■ Exercise: Work out how many lines in the data hold the word "points", and reply with that number only.

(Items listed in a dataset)

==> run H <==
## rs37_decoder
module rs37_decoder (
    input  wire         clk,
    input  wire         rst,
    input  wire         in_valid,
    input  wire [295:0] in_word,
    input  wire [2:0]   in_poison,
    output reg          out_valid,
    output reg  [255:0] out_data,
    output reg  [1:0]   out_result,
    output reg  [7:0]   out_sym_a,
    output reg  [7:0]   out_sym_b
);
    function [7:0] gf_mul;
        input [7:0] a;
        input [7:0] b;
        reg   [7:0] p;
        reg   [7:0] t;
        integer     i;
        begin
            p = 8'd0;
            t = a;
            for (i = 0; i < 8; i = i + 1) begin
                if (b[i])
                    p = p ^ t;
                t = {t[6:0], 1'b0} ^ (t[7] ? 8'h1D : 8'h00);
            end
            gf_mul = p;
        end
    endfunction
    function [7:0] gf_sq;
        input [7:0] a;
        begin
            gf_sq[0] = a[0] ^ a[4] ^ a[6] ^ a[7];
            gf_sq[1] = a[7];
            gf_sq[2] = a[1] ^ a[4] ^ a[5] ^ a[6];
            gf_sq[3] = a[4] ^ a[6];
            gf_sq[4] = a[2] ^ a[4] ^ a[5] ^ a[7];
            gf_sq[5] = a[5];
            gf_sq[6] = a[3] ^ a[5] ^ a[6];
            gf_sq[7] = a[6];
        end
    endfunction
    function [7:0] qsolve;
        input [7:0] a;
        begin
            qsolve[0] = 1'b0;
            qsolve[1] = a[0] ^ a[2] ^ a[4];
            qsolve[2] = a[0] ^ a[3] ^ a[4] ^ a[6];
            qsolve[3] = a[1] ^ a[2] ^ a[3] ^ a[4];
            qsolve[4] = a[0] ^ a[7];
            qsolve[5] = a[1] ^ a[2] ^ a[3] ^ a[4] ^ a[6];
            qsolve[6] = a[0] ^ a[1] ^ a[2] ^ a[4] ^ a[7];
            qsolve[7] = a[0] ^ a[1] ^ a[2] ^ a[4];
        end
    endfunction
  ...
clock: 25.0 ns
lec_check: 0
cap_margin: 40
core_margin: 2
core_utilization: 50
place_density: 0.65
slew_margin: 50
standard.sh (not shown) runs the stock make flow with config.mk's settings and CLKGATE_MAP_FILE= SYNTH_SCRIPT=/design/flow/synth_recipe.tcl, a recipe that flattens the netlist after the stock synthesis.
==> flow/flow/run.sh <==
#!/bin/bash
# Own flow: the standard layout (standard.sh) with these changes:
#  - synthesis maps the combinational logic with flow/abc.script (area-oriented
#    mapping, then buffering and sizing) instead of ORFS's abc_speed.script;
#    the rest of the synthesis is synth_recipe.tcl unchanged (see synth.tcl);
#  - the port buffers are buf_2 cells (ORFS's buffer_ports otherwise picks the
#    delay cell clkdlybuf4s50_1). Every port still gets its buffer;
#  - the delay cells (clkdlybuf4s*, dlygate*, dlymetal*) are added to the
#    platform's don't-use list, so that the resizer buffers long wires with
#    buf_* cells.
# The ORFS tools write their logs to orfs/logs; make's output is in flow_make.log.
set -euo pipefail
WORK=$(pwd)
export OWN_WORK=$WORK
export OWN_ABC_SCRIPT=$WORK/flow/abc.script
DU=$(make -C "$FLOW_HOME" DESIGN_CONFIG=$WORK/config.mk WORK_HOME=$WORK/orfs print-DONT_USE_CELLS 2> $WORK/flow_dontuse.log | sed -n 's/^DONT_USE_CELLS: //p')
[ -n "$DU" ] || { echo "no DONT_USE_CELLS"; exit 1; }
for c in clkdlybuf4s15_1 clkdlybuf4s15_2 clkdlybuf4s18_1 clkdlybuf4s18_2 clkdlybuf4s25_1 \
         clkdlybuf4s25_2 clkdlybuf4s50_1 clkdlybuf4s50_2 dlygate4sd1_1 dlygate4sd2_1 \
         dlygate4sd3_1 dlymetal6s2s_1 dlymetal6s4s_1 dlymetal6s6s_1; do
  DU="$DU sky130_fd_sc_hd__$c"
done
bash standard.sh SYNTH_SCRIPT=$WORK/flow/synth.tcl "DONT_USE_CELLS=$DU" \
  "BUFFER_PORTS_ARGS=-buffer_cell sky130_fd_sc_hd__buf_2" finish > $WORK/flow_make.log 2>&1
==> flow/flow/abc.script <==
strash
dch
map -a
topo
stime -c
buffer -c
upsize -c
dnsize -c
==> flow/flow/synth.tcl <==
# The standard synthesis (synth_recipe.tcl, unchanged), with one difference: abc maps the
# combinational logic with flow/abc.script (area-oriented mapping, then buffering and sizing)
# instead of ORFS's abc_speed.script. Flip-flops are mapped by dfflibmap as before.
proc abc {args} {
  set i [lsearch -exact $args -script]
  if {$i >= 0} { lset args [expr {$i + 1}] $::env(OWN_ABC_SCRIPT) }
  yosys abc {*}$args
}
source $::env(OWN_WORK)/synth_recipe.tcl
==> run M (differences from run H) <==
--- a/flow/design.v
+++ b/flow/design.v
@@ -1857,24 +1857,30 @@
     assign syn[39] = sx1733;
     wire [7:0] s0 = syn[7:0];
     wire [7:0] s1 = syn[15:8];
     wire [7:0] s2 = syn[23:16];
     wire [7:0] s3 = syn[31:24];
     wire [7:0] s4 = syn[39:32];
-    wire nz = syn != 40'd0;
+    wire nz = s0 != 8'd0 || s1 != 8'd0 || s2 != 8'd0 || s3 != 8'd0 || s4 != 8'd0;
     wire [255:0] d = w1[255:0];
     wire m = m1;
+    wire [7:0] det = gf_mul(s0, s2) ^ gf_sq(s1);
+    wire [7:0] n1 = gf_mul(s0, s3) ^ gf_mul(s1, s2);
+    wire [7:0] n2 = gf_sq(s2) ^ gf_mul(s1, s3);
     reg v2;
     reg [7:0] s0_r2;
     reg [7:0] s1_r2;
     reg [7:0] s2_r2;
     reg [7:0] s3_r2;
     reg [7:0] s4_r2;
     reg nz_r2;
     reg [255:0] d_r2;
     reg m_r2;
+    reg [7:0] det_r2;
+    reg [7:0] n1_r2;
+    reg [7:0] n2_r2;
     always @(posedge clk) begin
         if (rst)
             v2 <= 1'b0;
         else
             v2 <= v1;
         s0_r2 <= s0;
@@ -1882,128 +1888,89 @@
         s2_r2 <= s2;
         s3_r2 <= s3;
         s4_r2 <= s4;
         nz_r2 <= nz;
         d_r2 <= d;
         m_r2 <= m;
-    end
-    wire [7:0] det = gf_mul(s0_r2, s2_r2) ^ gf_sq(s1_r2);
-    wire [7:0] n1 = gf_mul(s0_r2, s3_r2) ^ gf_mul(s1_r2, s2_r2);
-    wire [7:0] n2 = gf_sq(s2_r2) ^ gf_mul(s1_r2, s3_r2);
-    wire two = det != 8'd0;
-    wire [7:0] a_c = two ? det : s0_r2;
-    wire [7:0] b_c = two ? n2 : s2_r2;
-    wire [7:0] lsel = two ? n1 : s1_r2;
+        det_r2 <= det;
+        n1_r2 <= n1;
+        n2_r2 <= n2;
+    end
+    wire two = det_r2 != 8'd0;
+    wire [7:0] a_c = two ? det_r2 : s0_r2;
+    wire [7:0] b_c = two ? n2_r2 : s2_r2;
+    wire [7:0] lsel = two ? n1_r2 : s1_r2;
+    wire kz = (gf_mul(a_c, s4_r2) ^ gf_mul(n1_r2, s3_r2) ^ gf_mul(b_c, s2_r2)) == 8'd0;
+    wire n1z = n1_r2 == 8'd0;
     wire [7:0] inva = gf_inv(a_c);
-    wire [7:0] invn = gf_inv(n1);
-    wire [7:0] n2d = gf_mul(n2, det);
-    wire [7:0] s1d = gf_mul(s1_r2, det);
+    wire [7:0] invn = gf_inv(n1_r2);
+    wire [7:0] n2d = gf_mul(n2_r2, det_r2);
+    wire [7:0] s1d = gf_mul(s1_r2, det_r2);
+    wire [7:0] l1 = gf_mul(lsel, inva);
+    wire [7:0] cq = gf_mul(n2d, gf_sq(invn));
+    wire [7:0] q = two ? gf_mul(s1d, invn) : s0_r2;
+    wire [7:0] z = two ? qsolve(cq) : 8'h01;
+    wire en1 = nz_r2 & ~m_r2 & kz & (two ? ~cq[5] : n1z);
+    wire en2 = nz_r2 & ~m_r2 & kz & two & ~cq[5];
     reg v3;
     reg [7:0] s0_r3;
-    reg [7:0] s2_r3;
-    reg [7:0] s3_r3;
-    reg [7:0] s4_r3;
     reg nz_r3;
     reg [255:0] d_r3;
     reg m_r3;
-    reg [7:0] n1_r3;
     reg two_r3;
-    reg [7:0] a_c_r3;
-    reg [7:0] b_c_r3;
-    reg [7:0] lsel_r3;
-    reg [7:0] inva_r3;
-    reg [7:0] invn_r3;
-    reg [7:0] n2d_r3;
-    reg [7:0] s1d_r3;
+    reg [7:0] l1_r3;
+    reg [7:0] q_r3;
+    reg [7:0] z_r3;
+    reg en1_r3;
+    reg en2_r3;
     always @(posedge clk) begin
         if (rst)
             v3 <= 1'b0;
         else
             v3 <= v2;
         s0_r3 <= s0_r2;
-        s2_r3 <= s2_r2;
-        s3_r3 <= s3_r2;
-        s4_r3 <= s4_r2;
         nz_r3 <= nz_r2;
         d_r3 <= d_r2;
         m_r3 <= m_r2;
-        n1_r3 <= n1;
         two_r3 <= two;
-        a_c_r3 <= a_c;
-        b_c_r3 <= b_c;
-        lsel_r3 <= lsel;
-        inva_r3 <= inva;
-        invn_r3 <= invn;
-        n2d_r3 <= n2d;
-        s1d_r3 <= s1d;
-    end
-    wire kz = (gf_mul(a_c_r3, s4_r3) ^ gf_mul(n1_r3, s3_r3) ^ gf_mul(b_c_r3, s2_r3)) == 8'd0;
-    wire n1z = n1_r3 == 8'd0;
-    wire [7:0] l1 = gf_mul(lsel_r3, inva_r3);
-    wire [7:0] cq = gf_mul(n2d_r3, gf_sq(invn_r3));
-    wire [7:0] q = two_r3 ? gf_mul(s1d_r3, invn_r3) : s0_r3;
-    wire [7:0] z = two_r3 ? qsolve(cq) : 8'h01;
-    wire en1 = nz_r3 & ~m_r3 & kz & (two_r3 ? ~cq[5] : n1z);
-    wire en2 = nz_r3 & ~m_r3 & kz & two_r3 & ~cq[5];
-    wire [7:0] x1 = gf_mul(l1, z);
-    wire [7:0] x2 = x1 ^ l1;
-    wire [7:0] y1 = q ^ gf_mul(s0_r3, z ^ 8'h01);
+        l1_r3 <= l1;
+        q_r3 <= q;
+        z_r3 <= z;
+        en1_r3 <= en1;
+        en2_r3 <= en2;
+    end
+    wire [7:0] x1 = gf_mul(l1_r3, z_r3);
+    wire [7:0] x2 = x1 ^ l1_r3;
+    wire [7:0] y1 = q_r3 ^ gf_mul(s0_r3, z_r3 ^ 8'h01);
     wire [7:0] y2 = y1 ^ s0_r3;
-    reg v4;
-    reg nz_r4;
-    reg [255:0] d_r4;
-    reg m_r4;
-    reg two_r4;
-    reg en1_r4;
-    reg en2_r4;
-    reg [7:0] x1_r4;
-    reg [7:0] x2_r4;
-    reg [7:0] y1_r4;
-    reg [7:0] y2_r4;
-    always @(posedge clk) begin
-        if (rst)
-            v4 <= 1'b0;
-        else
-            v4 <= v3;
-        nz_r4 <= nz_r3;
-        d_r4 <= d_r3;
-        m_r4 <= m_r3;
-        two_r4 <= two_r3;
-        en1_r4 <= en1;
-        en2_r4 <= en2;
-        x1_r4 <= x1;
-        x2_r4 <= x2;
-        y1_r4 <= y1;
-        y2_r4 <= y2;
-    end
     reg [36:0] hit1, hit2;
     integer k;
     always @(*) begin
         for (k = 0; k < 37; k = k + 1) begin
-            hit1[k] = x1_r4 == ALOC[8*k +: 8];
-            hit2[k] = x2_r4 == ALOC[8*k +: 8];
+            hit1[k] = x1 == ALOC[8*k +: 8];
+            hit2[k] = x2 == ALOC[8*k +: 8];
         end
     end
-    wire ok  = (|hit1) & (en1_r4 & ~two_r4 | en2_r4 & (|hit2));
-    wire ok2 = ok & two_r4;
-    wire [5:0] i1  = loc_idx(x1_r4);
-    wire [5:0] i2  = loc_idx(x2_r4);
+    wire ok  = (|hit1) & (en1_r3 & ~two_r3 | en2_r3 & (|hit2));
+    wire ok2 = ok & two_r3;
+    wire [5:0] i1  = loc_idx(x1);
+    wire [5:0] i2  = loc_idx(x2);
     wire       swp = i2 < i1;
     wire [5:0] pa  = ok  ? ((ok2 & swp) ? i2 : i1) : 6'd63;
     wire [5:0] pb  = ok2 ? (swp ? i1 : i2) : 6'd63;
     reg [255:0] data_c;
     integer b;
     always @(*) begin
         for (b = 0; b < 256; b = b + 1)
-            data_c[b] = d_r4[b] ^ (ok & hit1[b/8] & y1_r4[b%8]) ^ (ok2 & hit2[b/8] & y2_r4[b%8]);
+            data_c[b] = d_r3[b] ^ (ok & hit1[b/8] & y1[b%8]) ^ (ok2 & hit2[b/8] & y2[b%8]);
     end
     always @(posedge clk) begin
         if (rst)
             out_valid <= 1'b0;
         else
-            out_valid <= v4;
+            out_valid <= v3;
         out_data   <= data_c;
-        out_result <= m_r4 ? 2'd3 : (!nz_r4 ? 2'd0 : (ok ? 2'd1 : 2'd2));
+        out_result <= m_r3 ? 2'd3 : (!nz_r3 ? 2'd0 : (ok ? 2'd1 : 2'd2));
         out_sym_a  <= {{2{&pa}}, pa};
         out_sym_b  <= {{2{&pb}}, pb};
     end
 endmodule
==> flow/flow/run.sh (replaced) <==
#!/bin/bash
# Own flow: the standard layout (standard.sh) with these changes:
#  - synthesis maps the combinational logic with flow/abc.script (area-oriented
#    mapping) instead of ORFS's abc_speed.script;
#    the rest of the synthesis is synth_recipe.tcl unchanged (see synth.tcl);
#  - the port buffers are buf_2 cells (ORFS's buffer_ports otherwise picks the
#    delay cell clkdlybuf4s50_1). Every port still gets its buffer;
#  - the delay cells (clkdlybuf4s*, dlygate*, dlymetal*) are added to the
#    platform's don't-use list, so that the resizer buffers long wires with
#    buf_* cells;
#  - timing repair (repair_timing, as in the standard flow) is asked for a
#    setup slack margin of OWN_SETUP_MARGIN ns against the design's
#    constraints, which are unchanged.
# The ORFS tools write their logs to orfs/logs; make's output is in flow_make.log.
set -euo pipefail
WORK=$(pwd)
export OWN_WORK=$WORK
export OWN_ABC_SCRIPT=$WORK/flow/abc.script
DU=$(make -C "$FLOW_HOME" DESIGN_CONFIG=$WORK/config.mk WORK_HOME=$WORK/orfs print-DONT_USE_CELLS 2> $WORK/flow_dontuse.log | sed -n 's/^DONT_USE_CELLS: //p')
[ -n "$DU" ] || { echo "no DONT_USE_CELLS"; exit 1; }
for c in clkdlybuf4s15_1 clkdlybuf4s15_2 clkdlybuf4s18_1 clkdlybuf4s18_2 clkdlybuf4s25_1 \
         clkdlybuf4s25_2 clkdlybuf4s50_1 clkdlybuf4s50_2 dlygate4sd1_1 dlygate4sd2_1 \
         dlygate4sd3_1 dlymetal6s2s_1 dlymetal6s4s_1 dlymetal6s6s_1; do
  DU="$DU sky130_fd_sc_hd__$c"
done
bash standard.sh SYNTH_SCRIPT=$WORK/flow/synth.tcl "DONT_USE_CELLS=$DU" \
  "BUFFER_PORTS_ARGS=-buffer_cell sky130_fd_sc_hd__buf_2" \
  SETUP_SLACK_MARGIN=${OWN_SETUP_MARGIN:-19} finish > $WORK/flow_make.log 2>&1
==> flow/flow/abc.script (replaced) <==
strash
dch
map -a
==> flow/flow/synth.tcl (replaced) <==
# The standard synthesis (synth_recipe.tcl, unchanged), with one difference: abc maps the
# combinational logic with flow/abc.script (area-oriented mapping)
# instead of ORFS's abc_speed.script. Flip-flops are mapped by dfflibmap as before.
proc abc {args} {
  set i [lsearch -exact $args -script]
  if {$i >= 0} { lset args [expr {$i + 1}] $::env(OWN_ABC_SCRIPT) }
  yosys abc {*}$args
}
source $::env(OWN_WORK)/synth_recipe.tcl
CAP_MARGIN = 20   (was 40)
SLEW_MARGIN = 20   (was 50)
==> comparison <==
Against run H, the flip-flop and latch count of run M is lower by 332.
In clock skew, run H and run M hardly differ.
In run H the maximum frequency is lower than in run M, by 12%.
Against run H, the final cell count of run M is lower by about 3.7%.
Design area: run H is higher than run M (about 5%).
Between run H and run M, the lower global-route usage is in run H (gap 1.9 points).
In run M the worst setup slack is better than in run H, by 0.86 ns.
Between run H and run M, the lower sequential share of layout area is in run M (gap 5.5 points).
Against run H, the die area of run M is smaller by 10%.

■ Solution: 2